Saved data entries:
*** Begin section ***

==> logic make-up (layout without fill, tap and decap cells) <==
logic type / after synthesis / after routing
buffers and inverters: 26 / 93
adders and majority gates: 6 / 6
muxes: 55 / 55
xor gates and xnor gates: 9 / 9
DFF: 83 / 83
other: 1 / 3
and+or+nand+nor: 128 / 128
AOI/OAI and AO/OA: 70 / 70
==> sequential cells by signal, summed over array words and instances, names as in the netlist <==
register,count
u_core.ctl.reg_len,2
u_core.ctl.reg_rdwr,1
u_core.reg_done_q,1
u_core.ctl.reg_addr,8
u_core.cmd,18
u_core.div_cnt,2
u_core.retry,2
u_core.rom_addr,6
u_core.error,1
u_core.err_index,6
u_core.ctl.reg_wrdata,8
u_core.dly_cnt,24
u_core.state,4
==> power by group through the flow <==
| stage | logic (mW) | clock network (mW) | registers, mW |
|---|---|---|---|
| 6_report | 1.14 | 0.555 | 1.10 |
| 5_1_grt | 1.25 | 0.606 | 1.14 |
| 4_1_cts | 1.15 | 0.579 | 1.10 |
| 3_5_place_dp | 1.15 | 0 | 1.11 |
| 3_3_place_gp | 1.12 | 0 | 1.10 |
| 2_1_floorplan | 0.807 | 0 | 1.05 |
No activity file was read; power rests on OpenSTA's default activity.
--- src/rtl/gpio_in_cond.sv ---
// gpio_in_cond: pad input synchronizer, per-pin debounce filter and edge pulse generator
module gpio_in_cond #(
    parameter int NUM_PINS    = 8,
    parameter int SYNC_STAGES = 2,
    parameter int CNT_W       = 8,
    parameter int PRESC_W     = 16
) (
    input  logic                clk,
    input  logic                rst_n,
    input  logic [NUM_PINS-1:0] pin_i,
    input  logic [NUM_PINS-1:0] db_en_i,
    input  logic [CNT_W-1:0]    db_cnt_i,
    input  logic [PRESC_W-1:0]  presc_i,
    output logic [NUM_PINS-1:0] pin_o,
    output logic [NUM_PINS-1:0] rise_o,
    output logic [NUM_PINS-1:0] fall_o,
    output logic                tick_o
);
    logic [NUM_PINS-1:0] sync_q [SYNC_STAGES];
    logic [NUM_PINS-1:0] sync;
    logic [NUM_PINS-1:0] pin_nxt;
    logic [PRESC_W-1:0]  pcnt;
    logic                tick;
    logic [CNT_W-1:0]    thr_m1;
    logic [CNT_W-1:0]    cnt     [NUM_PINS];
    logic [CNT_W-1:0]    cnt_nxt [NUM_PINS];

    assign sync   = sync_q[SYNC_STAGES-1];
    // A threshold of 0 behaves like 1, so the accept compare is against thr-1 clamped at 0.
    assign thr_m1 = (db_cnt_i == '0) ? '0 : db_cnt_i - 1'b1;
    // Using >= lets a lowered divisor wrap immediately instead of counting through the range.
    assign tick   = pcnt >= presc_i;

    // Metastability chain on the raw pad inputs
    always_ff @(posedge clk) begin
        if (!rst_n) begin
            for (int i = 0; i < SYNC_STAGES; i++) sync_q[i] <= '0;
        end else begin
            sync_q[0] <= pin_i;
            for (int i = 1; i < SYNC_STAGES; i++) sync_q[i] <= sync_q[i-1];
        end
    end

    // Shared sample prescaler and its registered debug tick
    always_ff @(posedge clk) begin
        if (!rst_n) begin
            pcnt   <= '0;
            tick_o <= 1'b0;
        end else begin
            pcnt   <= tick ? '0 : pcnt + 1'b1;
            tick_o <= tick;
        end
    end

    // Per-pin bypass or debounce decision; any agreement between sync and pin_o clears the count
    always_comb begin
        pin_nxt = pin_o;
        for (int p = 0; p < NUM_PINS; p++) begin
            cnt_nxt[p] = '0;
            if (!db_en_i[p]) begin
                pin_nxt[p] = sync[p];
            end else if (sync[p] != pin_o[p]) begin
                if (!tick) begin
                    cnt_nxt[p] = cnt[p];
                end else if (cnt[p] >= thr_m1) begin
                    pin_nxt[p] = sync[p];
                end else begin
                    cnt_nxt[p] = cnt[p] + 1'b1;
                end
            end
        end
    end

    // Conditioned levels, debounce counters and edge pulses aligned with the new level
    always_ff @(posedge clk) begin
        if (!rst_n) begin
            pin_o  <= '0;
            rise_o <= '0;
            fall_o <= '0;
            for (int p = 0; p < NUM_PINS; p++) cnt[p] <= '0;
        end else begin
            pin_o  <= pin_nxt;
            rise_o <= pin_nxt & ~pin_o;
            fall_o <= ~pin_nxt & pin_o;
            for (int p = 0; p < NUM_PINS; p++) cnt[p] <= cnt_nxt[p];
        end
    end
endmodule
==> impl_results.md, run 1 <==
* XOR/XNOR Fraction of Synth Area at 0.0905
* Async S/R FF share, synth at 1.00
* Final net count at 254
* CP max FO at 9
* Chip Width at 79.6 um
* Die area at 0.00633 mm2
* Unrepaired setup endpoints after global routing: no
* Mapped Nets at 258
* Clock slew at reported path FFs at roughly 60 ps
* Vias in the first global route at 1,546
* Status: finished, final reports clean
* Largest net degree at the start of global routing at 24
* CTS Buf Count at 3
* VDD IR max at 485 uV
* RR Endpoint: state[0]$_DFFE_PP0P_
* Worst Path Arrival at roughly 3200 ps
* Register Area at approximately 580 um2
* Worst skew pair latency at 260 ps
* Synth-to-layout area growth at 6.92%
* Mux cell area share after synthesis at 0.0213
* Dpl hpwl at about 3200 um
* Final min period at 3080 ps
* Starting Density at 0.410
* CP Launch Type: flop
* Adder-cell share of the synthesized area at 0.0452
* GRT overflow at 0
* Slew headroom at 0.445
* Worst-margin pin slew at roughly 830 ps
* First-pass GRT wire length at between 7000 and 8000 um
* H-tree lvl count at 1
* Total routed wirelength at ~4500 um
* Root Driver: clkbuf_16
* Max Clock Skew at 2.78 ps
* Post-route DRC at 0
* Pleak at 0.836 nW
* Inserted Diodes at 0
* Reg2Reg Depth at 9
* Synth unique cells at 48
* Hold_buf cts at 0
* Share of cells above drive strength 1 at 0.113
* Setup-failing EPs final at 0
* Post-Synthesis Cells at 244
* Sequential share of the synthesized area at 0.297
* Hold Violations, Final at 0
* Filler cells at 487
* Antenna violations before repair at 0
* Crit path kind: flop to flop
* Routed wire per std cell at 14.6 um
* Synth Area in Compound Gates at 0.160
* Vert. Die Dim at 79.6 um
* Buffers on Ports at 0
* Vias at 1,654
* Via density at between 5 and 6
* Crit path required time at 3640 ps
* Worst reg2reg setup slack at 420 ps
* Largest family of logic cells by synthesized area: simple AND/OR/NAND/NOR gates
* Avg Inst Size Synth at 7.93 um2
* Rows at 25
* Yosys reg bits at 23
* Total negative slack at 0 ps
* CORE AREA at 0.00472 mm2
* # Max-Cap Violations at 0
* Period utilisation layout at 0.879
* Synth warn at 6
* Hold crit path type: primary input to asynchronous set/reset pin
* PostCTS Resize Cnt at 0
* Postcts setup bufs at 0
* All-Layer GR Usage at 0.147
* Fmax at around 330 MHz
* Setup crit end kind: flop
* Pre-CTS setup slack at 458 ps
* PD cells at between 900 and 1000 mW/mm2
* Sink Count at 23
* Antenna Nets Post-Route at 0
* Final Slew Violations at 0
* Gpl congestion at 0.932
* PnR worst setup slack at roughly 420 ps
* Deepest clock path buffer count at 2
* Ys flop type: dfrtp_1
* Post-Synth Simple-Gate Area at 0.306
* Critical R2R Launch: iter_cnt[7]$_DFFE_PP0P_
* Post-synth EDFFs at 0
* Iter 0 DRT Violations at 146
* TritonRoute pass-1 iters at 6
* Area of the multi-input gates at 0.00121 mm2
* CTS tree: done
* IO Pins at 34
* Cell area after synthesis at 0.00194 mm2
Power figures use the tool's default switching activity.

*** End section ***

Write the opening line of the data above and every line after it, exactly, stopping once you have written the line with "0.807 | 0 | 1.05 |".

> Solution for this exercise
==> logic make-up (layout without fill, tap and decap cells) <==
logic type / after synthesis / after routing
buffers and inverters: 26 / 93
adders and majority gates: 6 / 6
muxes: 55 / 55
xor gates and xnor gates: 9 / 9
DFF: 83 / 83
other: 1 / 3
and+or+nand+nor: 128 / 128
AOI/OAI and AO/OA: 70 / 70
==> sequential cells by signal, summed over array words and instances, names as in the netlist <==
register,count
u_core.ctl.reg_len,2
u_core.ctl.reg_rdwr,1
u_core.reg_done_q,1
u_core.ctl.reg_addr,8
u_core.cmd,18
u_core.div_cnt,2
u_core.retry,2
u_core.rom_addr,6
u_core.error,1
u_core.err_index,6
u_core.ctl.reg_wrdata,8
u_core.dly_cnt,24
u_core.state,4
==> power by group through the flow <==
| stage | logic (mW) | clock network (mW) | registers, mW |
|---|---|---|---|
| 6_report | 1.14 | 0.555 | 1.10 |
| 5_1_grt | 1.25 | 0.606 | 1.14 |
| 4_1_cts | 1.15 | 0.579 | 1.10 |
| 3_5_place_dp | 1.15 | 0 | 1.11 |
| 3_3_place_gp | 1.12 | 0 | 1.10 |
| 2_1_floorplan | 0.807 | 0 | 1.05 |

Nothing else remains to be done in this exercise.